• [Task goal]:
Look below for the line containing "export PLACE_DENSITY_LB_ADDON = 0.1"; from there through the line containing "First-iteration detailed-routing DRC", both lines included, please set down each line exactly and nothing else.
^^^^^^^^
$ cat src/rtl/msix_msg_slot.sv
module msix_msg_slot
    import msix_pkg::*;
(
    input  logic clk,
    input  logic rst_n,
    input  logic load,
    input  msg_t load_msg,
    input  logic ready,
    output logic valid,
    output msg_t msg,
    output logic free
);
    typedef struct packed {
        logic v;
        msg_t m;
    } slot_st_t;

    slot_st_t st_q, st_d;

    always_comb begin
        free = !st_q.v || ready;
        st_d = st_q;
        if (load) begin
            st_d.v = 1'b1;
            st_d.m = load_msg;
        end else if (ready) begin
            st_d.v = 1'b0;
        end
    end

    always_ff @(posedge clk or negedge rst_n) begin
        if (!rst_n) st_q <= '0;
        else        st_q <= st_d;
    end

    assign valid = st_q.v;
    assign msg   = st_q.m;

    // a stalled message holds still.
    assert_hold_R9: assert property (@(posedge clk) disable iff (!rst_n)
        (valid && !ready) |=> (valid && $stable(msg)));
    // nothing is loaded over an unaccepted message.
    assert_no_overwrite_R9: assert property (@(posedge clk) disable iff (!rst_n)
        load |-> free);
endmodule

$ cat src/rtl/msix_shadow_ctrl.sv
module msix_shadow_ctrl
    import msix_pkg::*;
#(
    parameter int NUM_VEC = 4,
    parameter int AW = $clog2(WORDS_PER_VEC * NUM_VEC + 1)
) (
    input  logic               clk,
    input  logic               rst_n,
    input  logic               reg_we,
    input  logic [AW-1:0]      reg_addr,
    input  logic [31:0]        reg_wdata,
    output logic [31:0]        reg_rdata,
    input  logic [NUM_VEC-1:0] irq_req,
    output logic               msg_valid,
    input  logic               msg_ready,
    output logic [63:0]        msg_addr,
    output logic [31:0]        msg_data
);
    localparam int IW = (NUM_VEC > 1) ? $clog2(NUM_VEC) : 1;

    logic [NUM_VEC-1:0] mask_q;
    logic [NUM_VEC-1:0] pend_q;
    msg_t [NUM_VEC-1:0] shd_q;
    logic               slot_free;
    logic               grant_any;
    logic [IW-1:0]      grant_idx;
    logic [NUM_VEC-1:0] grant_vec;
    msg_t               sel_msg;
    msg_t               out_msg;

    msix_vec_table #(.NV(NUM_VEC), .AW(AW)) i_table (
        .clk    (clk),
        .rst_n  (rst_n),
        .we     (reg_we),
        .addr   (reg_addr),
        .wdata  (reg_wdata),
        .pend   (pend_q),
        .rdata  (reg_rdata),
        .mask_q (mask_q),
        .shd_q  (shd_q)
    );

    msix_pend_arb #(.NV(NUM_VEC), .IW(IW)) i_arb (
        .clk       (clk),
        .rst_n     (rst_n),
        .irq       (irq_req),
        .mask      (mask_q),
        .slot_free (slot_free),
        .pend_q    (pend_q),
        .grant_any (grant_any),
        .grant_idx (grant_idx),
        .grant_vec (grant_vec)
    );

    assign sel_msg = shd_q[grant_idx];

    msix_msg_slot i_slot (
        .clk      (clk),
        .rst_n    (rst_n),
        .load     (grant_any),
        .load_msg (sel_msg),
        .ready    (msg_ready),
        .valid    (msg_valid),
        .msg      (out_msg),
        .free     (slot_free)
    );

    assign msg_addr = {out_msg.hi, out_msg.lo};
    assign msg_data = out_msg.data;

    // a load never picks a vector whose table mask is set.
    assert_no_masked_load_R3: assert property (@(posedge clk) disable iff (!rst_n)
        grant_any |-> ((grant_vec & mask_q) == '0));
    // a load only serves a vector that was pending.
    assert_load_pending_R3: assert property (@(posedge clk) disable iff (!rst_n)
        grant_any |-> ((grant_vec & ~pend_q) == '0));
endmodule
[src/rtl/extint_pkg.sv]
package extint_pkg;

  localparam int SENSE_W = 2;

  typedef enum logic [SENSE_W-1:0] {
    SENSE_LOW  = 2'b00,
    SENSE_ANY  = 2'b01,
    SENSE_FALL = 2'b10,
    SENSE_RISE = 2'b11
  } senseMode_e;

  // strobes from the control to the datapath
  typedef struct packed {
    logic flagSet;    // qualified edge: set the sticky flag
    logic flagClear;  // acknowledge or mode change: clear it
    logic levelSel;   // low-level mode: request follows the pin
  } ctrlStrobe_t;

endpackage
^^^^^^^^
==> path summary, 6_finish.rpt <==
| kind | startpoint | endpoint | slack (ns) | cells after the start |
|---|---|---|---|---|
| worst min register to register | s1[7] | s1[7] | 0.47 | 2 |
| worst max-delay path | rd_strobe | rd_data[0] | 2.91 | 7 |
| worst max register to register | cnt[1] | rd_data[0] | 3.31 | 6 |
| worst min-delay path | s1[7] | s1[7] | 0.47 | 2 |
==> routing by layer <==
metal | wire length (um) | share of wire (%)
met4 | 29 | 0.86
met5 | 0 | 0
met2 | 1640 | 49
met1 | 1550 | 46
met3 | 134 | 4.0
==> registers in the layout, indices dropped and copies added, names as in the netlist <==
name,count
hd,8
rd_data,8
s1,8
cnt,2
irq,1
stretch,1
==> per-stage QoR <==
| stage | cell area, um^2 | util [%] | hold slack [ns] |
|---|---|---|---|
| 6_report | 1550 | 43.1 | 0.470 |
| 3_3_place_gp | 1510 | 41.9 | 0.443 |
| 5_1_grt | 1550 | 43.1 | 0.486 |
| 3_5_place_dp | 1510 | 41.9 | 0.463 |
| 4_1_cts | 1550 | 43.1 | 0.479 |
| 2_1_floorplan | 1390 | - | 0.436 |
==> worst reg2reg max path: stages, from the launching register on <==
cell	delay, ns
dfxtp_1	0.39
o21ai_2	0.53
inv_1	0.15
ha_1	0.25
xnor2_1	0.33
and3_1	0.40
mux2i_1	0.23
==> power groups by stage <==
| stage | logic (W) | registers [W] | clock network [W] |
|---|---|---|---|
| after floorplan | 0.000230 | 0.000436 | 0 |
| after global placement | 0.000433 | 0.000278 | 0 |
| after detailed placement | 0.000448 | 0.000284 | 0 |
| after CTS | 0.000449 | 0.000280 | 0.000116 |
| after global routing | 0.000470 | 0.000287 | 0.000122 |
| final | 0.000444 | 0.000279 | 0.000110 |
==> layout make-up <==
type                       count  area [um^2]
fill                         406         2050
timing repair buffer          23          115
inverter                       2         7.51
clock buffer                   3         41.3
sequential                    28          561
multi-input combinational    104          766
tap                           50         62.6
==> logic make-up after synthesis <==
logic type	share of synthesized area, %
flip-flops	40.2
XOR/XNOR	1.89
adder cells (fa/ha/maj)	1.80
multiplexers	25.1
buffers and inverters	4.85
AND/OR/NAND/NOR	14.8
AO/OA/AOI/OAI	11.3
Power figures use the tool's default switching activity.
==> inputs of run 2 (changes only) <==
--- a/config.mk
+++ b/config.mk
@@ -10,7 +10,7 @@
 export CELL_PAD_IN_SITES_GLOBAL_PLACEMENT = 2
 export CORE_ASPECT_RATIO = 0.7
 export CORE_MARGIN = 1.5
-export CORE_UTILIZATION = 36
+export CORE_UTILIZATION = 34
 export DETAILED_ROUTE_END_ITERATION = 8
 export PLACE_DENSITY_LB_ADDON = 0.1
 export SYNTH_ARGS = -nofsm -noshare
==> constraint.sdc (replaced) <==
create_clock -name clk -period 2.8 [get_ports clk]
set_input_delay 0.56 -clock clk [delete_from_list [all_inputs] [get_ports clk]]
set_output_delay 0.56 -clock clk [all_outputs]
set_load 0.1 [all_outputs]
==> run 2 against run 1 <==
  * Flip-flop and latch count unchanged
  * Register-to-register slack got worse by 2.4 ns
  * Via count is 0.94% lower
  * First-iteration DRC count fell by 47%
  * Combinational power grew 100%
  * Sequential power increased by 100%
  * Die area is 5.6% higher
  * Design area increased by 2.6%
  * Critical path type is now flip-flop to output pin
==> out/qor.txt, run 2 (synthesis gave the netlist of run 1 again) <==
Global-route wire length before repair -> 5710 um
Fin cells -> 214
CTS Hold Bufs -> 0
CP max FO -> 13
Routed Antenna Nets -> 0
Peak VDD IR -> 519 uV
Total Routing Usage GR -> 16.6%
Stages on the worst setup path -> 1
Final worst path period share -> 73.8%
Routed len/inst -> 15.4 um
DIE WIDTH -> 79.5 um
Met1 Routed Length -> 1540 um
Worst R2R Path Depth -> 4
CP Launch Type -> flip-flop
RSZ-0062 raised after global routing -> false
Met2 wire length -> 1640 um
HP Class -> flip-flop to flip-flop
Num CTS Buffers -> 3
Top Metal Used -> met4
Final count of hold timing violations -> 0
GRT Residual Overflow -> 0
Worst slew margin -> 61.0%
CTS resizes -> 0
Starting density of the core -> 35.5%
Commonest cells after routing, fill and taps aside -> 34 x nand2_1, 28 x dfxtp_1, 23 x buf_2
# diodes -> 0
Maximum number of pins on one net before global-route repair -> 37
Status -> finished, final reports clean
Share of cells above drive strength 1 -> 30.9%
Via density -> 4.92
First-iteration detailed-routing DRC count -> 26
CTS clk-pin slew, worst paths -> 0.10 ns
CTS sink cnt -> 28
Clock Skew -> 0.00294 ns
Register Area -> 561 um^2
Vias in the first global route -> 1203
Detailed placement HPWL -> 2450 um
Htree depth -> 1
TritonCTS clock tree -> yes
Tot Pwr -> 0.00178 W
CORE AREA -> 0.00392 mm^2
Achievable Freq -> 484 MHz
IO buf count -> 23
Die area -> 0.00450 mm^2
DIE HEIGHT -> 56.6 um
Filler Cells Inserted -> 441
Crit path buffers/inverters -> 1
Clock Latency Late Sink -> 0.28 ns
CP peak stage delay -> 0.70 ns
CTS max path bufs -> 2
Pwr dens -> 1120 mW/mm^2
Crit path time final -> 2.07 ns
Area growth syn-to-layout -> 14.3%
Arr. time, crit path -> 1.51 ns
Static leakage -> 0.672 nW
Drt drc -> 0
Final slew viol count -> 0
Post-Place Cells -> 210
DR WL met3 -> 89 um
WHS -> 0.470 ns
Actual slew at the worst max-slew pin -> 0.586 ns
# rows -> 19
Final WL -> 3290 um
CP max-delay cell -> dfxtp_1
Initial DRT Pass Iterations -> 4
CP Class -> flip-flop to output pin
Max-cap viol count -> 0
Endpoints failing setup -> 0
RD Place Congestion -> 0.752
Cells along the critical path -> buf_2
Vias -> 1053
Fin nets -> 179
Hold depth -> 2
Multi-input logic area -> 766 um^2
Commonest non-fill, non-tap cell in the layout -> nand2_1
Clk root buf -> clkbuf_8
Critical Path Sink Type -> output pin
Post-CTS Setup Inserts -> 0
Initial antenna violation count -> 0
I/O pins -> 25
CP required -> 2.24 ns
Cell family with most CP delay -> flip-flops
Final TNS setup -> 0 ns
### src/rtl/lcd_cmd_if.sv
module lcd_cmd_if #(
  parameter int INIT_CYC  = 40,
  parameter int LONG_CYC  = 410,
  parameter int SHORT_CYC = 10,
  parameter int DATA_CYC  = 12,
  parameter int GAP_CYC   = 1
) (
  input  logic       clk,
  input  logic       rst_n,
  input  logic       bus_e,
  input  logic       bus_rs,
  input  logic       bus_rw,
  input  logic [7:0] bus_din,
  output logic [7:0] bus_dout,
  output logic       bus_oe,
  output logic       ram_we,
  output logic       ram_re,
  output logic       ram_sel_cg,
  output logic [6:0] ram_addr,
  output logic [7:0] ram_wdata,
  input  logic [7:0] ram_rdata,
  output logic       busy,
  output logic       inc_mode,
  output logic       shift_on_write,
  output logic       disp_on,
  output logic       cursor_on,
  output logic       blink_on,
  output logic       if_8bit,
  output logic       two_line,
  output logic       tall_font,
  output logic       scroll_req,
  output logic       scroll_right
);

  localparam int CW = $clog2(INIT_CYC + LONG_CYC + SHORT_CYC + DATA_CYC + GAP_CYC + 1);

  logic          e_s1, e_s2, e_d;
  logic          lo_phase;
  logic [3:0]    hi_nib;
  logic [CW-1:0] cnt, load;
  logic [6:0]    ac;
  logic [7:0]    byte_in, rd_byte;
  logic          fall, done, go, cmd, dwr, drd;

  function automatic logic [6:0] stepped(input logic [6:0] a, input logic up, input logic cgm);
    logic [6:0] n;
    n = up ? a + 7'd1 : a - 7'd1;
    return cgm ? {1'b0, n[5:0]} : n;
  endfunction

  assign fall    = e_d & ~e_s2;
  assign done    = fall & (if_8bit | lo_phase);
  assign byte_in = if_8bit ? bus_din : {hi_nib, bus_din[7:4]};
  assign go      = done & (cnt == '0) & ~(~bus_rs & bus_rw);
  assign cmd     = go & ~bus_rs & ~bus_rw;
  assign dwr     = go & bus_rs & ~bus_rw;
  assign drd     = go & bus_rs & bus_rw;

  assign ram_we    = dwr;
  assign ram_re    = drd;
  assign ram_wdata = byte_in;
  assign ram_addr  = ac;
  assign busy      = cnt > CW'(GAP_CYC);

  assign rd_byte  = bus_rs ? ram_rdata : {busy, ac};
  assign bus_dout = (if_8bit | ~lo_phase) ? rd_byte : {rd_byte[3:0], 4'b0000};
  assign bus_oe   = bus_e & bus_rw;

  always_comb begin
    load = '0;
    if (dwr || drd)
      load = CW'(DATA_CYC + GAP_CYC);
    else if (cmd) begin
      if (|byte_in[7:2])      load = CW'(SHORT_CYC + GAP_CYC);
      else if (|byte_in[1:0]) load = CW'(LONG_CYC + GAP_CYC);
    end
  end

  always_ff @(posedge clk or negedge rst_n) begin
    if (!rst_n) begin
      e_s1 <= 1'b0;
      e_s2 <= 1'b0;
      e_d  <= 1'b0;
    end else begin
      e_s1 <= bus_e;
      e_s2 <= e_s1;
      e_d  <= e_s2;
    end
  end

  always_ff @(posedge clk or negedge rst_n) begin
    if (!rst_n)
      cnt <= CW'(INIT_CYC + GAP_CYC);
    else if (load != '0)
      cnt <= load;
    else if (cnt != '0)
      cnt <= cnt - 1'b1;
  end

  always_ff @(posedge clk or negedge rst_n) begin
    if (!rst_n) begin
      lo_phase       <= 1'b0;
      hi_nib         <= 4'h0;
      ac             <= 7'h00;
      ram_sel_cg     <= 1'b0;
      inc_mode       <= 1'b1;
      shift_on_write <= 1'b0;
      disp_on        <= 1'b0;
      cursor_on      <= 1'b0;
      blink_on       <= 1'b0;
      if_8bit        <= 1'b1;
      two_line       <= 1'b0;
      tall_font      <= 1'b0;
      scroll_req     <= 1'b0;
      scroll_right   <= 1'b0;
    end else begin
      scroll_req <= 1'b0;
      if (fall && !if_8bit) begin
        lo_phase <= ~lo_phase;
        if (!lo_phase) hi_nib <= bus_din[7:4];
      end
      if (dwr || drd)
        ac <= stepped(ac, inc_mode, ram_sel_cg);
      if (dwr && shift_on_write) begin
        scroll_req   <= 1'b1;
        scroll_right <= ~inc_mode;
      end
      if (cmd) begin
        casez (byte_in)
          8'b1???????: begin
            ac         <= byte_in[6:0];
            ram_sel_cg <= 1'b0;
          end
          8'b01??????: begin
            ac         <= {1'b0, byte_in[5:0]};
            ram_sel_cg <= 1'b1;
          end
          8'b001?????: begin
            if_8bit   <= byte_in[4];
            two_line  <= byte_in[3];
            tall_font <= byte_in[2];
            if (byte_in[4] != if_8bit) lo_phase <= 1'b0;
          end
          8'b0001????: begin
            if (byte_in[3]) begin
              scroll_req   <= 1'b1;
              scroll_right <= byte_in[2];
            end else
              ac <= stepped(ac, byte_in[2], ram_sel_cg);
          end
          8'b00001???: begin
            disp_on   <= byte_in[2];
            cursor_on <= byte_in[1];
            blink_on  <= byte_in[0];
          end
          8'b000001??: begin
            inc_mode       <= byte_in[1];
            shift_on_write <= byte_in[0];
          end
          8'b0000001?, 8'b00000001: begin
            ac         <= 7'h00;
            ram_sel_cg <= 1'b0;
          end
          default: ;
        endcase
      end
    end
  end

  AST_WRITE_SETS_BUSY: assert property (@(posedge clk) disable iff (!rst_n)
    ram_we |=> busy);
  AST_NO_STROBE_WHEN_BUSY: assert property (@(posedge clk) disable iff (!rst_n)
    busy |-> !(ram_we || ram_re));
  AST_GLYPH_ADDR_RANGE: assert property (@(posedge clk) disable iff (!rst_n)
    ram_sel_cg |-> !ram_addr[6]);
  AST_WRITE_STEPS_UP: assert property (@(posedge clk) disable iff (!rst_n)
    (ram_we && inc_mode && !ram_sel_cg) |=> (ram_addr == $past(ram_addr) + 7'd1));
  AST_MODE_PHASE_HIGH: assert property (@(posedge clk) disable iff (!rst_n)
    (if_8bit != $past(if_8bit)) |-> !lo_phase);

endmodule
^^^^^^^^
• [Answer to this exercise]:
 export PLACE_DENSITY_LB_ADDON = 0.1
 export SYNTH_ARGS = -nofsm -noshare
==> constraint.sdc (replaced) <==
create_clock -name clk -period 2.8 [get_ports clk]
set_input_delay 0.56 -clock clk [delete_from_list [all_inputs] [get_ports clk]]
set_output_delay 0.56 -clock clk [all_outputs]
set_load 0.1 [all_outputs]
==> run 2 against run 1 <==
  * Flip-flop and latch count unchanged
  * Register-to-register slack got worse by 2.4 ns
  * Via count is 0.94% lower
  * First-iteration DRC count fell by 47%
  * Combinational power grew 100%
  * Sequential power increased by 100%
  * Die area is 5.6% higher
  * Design area increased by 2.6%
  * Critical path type is now flip-flop to output pin
==> out/qor.txt, run 2 (synthesis gave the netlist of run 1 again) <==
Global-route wire length before repair -> 5710 um
Fin cells -> 214
CTS Hold Bufs -> 0
CP max FO -> 13
Routed Antenna Nets -> 0
Peak VDD IR -> 519 uV
Total Routing Usage GR -> 16.6%
Stages on the worst setup path -> 1
Final worst path period share -> 73.8%
Routed len/inst -> 15.4 um
DIE WIDTH -> 79.5 um
Met1 Routed Length -> 1540 um
Worst R2R Path Depth -> 4
CP Launch Type -> flip-flop
RSZ-0062 raised after global routing -> false
Met2 wire length -> 1640 um
HP Class -> flip-flop to flip-flop
Num CTS Buffers -> 3
Top Metal Used -> met4
Final count of hold timing violations -> 0
GRT Residual Overflow -> 0
Worst slew margin -> 61.0%
CTS resizes -> 0
Starting density of the core -> 35.5%
Commonest cells after routing, fill and taps aside -> 34 x nand2_1, 28 x dfxtp_1, 23 x buf_2
# diodes -> 0
Maximum number of pins on one net before global-route repair -> 37
Status -> finished, final reports clean
Share of cells above drive strength 1 -> 30.9%
Via density -> 4.92
First-iteration detailed-routing DRC count -> 26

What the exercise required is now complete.